Passage and implementation of the 21st Century Cures Act has ushered widespread electronic health record adoption by providers, forward momentum on interoperability and more vendors incorporating data standards in their products, the Biden administration’s health IT office wrote in a recent congressional report.

The report highlighted what the Office of the National Coordinator for Health IT (ONC) called the U.S. health system’s “tremendous progress” on electronic health information.

As of 2021, 96% of non-federal acute care hospitals and nearly four in five office-based physicians are using an EHR certified by ONC, according to the report.

ONC and Health and Human Services (HHS) recently celebrated the inaugural cohort of companies approved to begin onboarding as Qualified Health Information Networks within the Trusted Exchange Framework and Common Agreement (TEFCA), a key step for cross-network interoperability.

Additionally, the office’s report touted a new round of United States Core for Data Interoperability (USCDI) updates that proposed 20 new data elements and a new data class, advancing the data standard supported by developers.

Still, the 2022 Report to Congress outlined several barriers that are dragging ONC and the industry’s efforts to implement the 2020-2025 Federal Health IT Strategic Plan—some of which have become particularly apparent due to recent events.

“The COVID-19 pandemic exposed gaps in health IT systems that support capturing and using population data,” ONC wrote in the report (PDF). “The challenges exposed during the public health response to the COVID-19 pandemic pinpointed the importance of health IT to monitor population health regarding public health surveillance of testing, diagnosis and vaccine distribution.”

The barriers highlighted by ONC include:

  • ONC and HHS’ lack of authority under the Cures Act to tell entities whether their specific instances constitute information blocking. Subsequently, ONC wrote that it is unable to disseminate such advisory requests and responses to the rest of the industry “so that other entities could review them and apply the analysis to consider whether their own practices might be assessed if subject to HHS review."
  • Insufficient progress on electronic health information sharing. As of 2019, 70% of non-federal acute care hospitals had at least one challenge in public health reporting, despite requirements from the Centers for Medicare and Medicaid Services. These systems between hospitals and public health entities need to be modernized with, among other means, the use of standardized application programming interfaces (APIs) and TEFCA to unlock pandemic-relevant capabilities.
  • Fragmented state/regional health information exchanges (HIEs).
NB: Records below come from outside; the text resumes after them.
--- src/rtl/tcbm_drive_link.sv ---
// ---------------------------------------------------------------------------
// tcbm_drive_link
//   Drive-side end of a 1551-style TCBM parallel link. The host presents a
//   code byte and a second byte using a 4-phase DAV/ACK handshake. Received
//   bytes go to the local drive controller over the rx valid/ready stream.
//   Reply bytes for code 0x83 come back over the tx valid/ready stream.
//   Status bits for the host are driven on st_out.
//
// Ports
//   phi2       clock; all state changes on its rising edge
//   reset      synchronous, active-high reset
//   pa_in      sampled TCBM data bus (host to drive)
//   pa_out     TCBM data bus drive value
//   pa_oe      1 = drive pa_out onto the bus
//   dav_in     host DAV, active low, asynchronous to phi2
//   ack_out    drive ACK, active low
//   st_out     status to host: 00 ok, 01 read timeout, 10 write timeout, 11 EOI
//   rx_data    received byte
//   rx_kind    00 command (0x81), 01 data (0x82), 10 data+EOI (0x84)
//   rx_valid   rx_data/rx_kind valid
//   rx_ready   local side accepts the rx byte
//   tx_data    reply byte for code 0x83
//   tx_status  status sent with the reply byte
//   tx_valid   tx_data/tx_status valid
//   tx_ready   high while the engine waits for a reply byte
//   bad_code   one-cycle pulse when an unknown code byte completes
//   busy       high in every state except IDLE
//
// Parameters
//   SYNC_STAGES  flops synchronising dav_in (minimum 2)
//   TIMEOUT      cycles to wait for the local side (2..65535)
//
// FSM states
//   state      | meaning
//   IDLE       | waiting for DAV low carrying a code byte
//   CODE_ACK   | code byte acknowledged, waiting for DAV high
//   WAIT_BYTE2 | waiting for DAV low of the second byte
//   RX_HOLD    | received byte offered to the local side
//   TX_WAIT    | waiting for the local side to supply a reply byte
//   BYTE2_ACK  | second byte acknowledged, waiting for DAV high
// ---------------------------------------------------------------------------
module tcbm_drive_link #(
  parameter int SYNC_STAGES = 2,
  parameter int TIMEOUT     = 4096
) (
  input  logic       phi2,
  input  logic       reset,
  input  logic [7:0] pa_in,
  output logic [7:0] pa_out,
  output logic       pa_oe,
  input  logic       dav_in,
  output logic       ack_out,
  output logic [1:0] st_out,
  output logic [7:0] rx_data,
  output logic [1:0] rx_kind,
  output logic       rx_valid,
  input  logic       rx_ready,
  input  logic [7:0] tx_data,
  input  logic [1:0] tx_status,
  input  logic       tx_valid,
  output logic       tx_ready,
  output logic       bad_code,
  output logic       busy
);

  typedef enum logic [2:0] {
    IDLE       = 3'd0,
    CODE_ACK   = 3'd1,
    WAIT_BYTE2 = 3'd2,
    RX_HOLD    = 3'd3,
    TX_WAIT    = 3'd4,
    BYTE2_ACK  = 3'd5
  } state_t;

  // Last count value before a timeout is declared.
  localparam logic [15:0] CNT_LAST = 16'(TIMEOUT - 1);

  localparam logic [1:0] ST_OK    = 2'b00;
  localparam logic [1:0] ST_RD_TO = 2'b01;
  localparam logic [1:0] ST_WR_TO = 2'b10;
  localparam logic [1:0] ST_EOI   = 2'b11;

  // ---------------------------------------------------------------------
  // DAV synchroniser. It resets to the released (high) level so a reset
  // never looks like the start of a new code byte.
  // ---------------------------------------------------------------------
  logic [SYNC_STAGES-1:0] dav_sync_q;
  logic                   dav_s;

  always_ff @(posedge phi2) begin
    if (reset) begin
      dav_sync_q <= '1;
    end else begin
      dav_sync_q <= {dav_sync_q[SYNC_STAGES-2:0], dav_in};
    end
  end

  assign dav_s = dav_sync_q[SYNC_STAGES-1];

  // ---------------------------------------------------------------------
  // State and output registers
  // ---------------------------------------------------------------------
  state_t      state_q,    state_d;
  logic [7:0]  code_q,     code_d;
  logic [15:0] cnt_q,      cnt_d;
  logic        ack_q,      ack_d;
  logic [7:0]  pa_out_q,   pa_out_d;
  logic        pa_oe_q,    pa_oe_d;
  logic [1:0]  st_q,       st_d;
  logic [7:0]  rx_data_q,  rx_data_d;
  logic [1:0]  rx_kind_q,  rx_kind_d;
  logic        rx_valid_q, rx_valid_d;
  logic        tx_ready_q, tx_ready_d;
  logic        bad_q,      bad_d;
  logic        busy_q,     busy_d;

  // Code byte decode
  logic       code_write;
  logic       code_read;
  logic [1:0] code_kind;

  always_comb begin
    code_write = 1'b0;
    code_read  = 1'b0;
    code_kind  = 2'b00;
    case (code_q)
      8'h81: begin
        code_write = 1'b1;
        code_kind  = 2'b00;
      end
      8'h82: begin
        code_write = 1'b1;
        code_kind  = 2'b01;
      end
      8'h84: begin
        code_write = 1'b1;
        code_kind  = 2'b10;
      end
      8'h83: begin
        code_read  = 1'b1;
      end
      default: begin
        code_write = 1'b0;
      end
    endcase
  end

  always_ff @(posedge phi2) begin
    if (reset) begin
      state_q    <= IDLE;
      code_q     <= 8'h00;
      cnt_q      <= 16'd0;
      ack_q      <= 1'b1;
      pa_out_q   <= 8'h00;
      pa_oe_q    <= 1'b0;
      st_q       <= ST_OK;
      rx_data_q  <= 8'h00;
      rx_kind_q  <= 2'b00;
      rx_valid_q <= 1'b0;
      tx_ready_q <= 1'b0;
      bad_q      <= 1'b0;
      busy_q     <= 1'b0;
    end else begin
      state_q    <= state_d;
      code_q     <= code_d;
      cnt_q      <= cnt_d;
      ack_q      <= ack_d;
      pa_out_q   <= pa_out_d;
      pa_oe_q    <= pa_oe_d;
      st_q       <= st_d;
      rx_data_q  <= rx_data_d;
      rx_kind_q  <= rx_kind_d;
      rx_valid_q <= rx_valid_d;
      tx_ready_q <= tx_ready_d;
      bad_q      <= bad_d;
      busy_q     <= busy_d;
    end
  end

  // ---------------------------------------------------------------------
  // Next-state and next-output logic
  // ---------------------------------------------------------------------
  always_comb begin
    state_d    = state_q;
    code_d     = code_q;
    cnt_d      = cnt_q;
    ack_d      = ack_q;
    pa_out_d   = pa_out_q;
    pa_oe_d    = pa_oe_q;
    st_d       = st_q;
    rx_data_d  = rx_data_q;
    rx_kind_d  = rx_kind_q;
    rx_valid_d = rx_valid_q;
    tx_ready_d = tx_ready_q;
    bad_d      = 1'b0;

    case (state_q)
      IDLE: begin
        if (!dav_s) begin
          code_d  = pa_in;
          st_d    = ST_OK;
          ack_d   = 1'b0;
          state_d = CODE_ACK;
        end
      end

      CODE_ACK: begin
        if (dav_s) begin
          ack_d = 1'b1;
          if (code_write || code_read) begin
            state_d = WAIT_BYTE2;
          end else begin
            bad_d   = 1'b1;
            state_d = IDLE;
          end
        end
      end

      WAIT_BYTE2: begin
        if (!dav_s) begin
          cnt_d = 16'd0;
          if (code_read) begin
            tx_ready_d = 1'b1;
            state_d    = TX_WAIT;
          end else begin
            rx_data_d  = pa_in;
            rx_kind_d  = code_kind;
            rx_valid_d = 1'b1;
            state_d    = RX_HOLD;
          end
        end
      end

      RX_HOLD: begin
        // Acceptance is checked first so a hand-off on the terminal count
        // cycle still counts as a successful transfer.
        if (rx_ready) begin
          rx_valid_d = 1'b0;
          st_d       = (rx_kind_q == 2'b10) ? ST_EOI : ST_OK;
          ack_d      = 1'b0;
          state_d    = BYTE2_ACK;
        end else if (cnt_q == CNT_LAST) begin
          rx_valid_d = 1'b0;
          st_d       = ST_WR_TO;
          ack_d      = 1'b0;
          state_d    = BYTE2_ACK;
        end else begin
          cnt_d = cnt_q + 16'd1;
        end
      end

      TX_WAIT: begin
        if (tx_valid) begin
          pa_out_d   = tx_data;
          st_d       = tx_status;
          pa_oe_d    = 1'b1;
          tx_ready_d = 1'b0;
          ack_d      = 1'b0;
          state_d    = BYTE2_ACK;
        end else if (cnt_q == CNT_LAST) begin
          pa_out_d   = 8'h00;
          st_d       = ST_RD_TO;
          pa_oe_d    = 1'b1;
          tx_ready_d = 1'b0;
          ack_d      = 1'b0;
          state_d    = BYTE2_ACK;
        end else begin
          cnt_d = cnt_q + 16'd1;
        end
      end

      BYTE2_ACK: begin
        // st_out is left alone: the host reads it after ACK is released.
        if (dav_s) begin
          ack_d   = 1'b1;
          pa_oe_d = 1'b0;
          state_d = IDLE;
        end
      end

      default: begin
        state_d = IDLE;
      end
    endcase

    busy_d = (state_d != IDLE);
  end

  assign pa_out   = pa_out_q;
  assign pa_oe    = pa_oe_q;
  assign ack_out  = ack_q;
  assign st_out   = st_q;
  assign rx_data  = rx_data_q;
  assign rx_kind  = rx_kind_q;
  assign rx_valid = rx_valid_q;
  assign tx_ready = tx_ready_q;
  assign bad_code = bad_q;
  assign busy     = busy_q;

endmodule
Most HIEs are only serving their local markets and lack the common information standards to share information between hospitals or other entities. “This presents barriers to better care, higher costs to the healthcare system, and a diminished user experience for patients and healthcare providers," ONC officials wrote in the report.
  • Few incentives for health IT and data exchange adoption for certain portions of the care continuum. HHS’ authorization to incentivize providers to adopt certified EHRs doesn’t extend to certain types of behavioral health professionals, long-term and post-acute care, hospice and home and community-based providers. Particularly in regard to interoperability, gaps in adoption are hamstringing care transitions from hospitals to other settings.

With these roadblocks in mind, ONC listed several recommended actions for the federal government:

  1. Prioritization of information sharing
  2. Promotion of nationwide exchange across networks
  3. Improvements in certified health IT and user experiences
  4. Advancement of standards
  5. Coordination of health IT efforts
  6. Protection and security of EHI
  7. Modernization of public health data systems
  8. Support of health equity and comprehensive health and care needs
  9. Advancement of health IT for research and data analytics

“As the nation continues its response to the challenges presented by the COVID-19 pandemic, the need for technology and access, exchange, and use of EHI to support a variety of health IT users has never been greater,” ONC officials wrote. “Although this report mainly focuses on specific actions taken by the federal government, contributions and collaboration across states, tribes, communities and the private sector are also critical for progress toward a modern and connected health IT infrastructure.”